I wasn’t thinking about the future when I thought the sunken great- room in my forever home was a great idea. Hint: looking for your golden years’ residence had better include mobility concerns.

Fortunately, since they scheduled my surgery for later in the day, there was no way they could discharge me then, so I (and my dear caregiver) got a reprieve. Day two found me flunking “steps.” I could walk with the walker (and significant pain, but so what) and manage everything but THE STEP.

Day three in the hospital arrived, and I went up and down one step. That meant I could go home, so my next lesson was getting into a car seat. I passed with flying colors.

What They Didn’t Tell Me

I think I’m pretty tough, so my discharge plan included my fellow nurse friend staying with me the first 48 hours, followed by another friend who would stay for a week. I thought by then I’d be fairly independent. Instead, my nurse friend stayed 4 days because walking with the walker was painful and that one step into the family room looked like a mountain. Besides, she didn’t want me to be alone at night.

To be fair, the surgeon also straightened muscles and ligaments that had gotten out of alignment over the years. Now my walk is straighter, but I think that’s why my rehab is a bit slower. There’s more of me to rehab!
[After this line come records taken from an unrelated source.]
From an optimization exercise on the open Yosys and OpenROAD flow, aimed at small area; shortcuts taken in it are not production practice.
Function was checked by simulation only, so behaviour that the tests miss may differ from the original. The clock port is modelled as an ideal driver; clocking choices that lean on that would not hold on a real chip.

==> inputs of run a <==
// hb_decim
module hb_decim (
    input  wire        clk,
    input  wire        rst,       
    input  wire        vin,
    input  wire [31:0] x,         
    output wire        vout,
    output wire [31:0] y          
);
    wire step = vin & ~rst;
    reg        par;             
    reg  [4:0] h;               
    always @(posedge clk) begin
        if (rst) begin
            par <= 1'b0;
            h   <= 5'd0;
        end else if (vin) begin
            par <= ~par;
            if (par && !h[4])
                h <= h + 5'd1;
        end
    end
    reg [15:0] xi;
    reg [15:0] e [0:29];
    reg [15:0] q [0:14];
    reg [15:0] f [0:31];
    wire [15:0] a0  = par ? xi : x[15:0];
    wire [15:0] qin = par ? x[15:0] : xi;
    wire [16*15-1:0] taps;
    genvar j;
    generate
        for (j = 1; j < 16; j = j + 1) begin : tp
            assign taps[16*(j-1) +: 16] = e[2*j-1];
        end
    endgenerate
    wire [15:0] r;
    scalar_stage stage (.h(h), .tap0(a0), .taps(taps), .ctr(q[14]), .r(r));
    integer i;
    always @(posedge clk) begin
        if (step) begin
            xi   <= x[31:16];
            e[0] <= a0;
            for (i = 1; i < 30; i = i + 1) e[i] <= e[i-1];
            q[0] <= qin;
            for (i = 1; i < 15; i = i + 1) q[i] <= q[i-1];
            f[0] <= r;
            for (i = 1; i < 32; i = i + 1) f[i] <= f[i-1];
        end
    end
    assign y    = {f[30], f[31]};
    assign vout = step & ~par & h[4];
endmodule
==> flow/config.mk <==
export PLATFORM = sky130hd
export DESIGN_NAME = hb_decim
export DESIGN_NICKNAME = hb_decim
export VERILOG_FILES = /design/flow/design.v
export SDC_FILE = /design/flow/constraint.sdc
export NUM_CORES = 4
export LEC_CHECK = 0
export CAP_MARGIN = 20
export CORE_MARGIN = 2
export CORE_UTILIZATION = 55
export SLEW_MARGIN = 20
export SYNTH_HIERARCHICAL = 1
==> flow/constraint.sdc <==
create_clock -name core_clock -period 20.0 [get_ports {clk}]
set_input_delay 4.0000 -clock core_clock [delete_from_list [all_inputs] [get_ports {clk}]]
set_output_delay 4.0000 -clock core_clock [all_outputs]
set_load 0.01 [all_outputs]
standard.sh (not shown) runs the stock make flow with config.mk's settings and CLKGATE_MAP_FILE= SYNTH_SCRIPT=/design/flow/synth_recipe.tcl, a recipe that flattens the netlist after the stock synthesis.
==> flow/flow/run.sh <==
#!/bin/bash
# The standard layout (standard.sh: the ORFS flow, standard synthesis),
# with two ORFS variables set: the clock tree is built from clkbuf_16 leaf
# clusters of up to 30 sinks within 100 um and without dummy loads, and the
# port buffers use the smallest buffer cell.
set -e
export CTS_ARGS="-sink_clustering_enable -repair_clock_nets -dont_use_dummy_load -sink_clustering_size 30 -sink_clustering_max_diameter 100 -buf_list sky130_fd_sc_hd__clkbuf_16"
export BUFFER_PORTS_ARGS="-buffer_cell sky130_fd_sc_hd__buf_1"
bash standard.sh > standard.log 2>&1
==> run b (differences from run a) <==
==> flow/run.sh (new file) <==
#!/bin/bash
# synth_recipe.tcl (not shown) runs the flow's synth.tcl, then flattens the netlist and writes it again
# the make line also repeats each setting of config.mk as NAME=value (left out here)
make -C /OpenROAD-flow-scripts/flow DESIGN_CONFIG=/design/flow/config.mk WORK_HOME=/design/flow/orfs CLKGATE_MAP_FILE= SYNTH_SCRIPT=/design/flow/synth_recipe.tcl finish
--- a/flow/config.mk
+++ b/flow/config.mk
@@ -9,4 +9,7 @@
 export CORE_MARGIN = 2
 export CORE_UTILIZATION = 55
+export CTS_BUF_LIST = sky130_fd_sc_hd__clkbuf_16
+export CTS_CLUSTER_DIAMETER = 100
+export CTS_CLUSTER_SIZE = 30
 export SLEW_MARGIN = 20
 export SYNTH_HIERARCHICAL = 1
removed: flow/flow/run.sh
removed: flow/standard.sh
==> flow_summary.ini <==
[placed_design]
place_area_um2 = 55940
dp.cells = 3969

[layout]
final_layout_size_suffix_gt1_frac = 0.04958
multi_input_area_share = 0.2721
n_clock_buffer = 48

[drt]
wirelength_mm = 103.5

[setup_path]
crit_arrival_ns = 18.75
worst_ep_required_time_ns = 20.37
r2r_slack_ns = 1.62

[sta]
clock_skew_ns = 0.05922
hold_ws_ns = 0.3958

[global_route]
grt.total_usage = 0.2121

[run_status]
status = timing/DRC/antenna clean

[hold_path]
min-delay-start = q[6][6]

[pwr]
power.switching_mw = 1.861
the above is filed under run a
I’d heard advice from friends about knee replacements. It will hurt. Do what they say. Glad I did it. So I dug in my heels and did those prescribed exercises, and by the end of the day, felt worse than I had in the morning. Was I overdoing? I called the surgeon’s office, and the nurse told me to “get out of boot camp,” which I gladly did for the rest of the evening. The next day, the PT therapist gently returned me to boot camp, and I have gotten over the hump as of this writing. Felt like I’d finally made some progress by day 12.

Next Up

I loathe exercise. To run, walk, jump and otherwise contort myself for the sake of movement and muscle training feels like a waste of time. Since the exercises I like best are between my ears, I resent the time away from my computer, book, or sewing machine. By combining “activities of daily living” (ADLs) with walking, I get plenty of exercise and grow in independence. All that movement has a purpose, and that works for me.

By now, I’m safe at home by myself, but need help in other areas. Again, my friends are angels to the rescue. I realize I had the worst of my two knees done first, but I feel blindsided about how long it’s taken for me to reach this point. For sure, my next total knee replacement will include discharge to a rehab unit.

For some reason, my friends are in perfect agreement.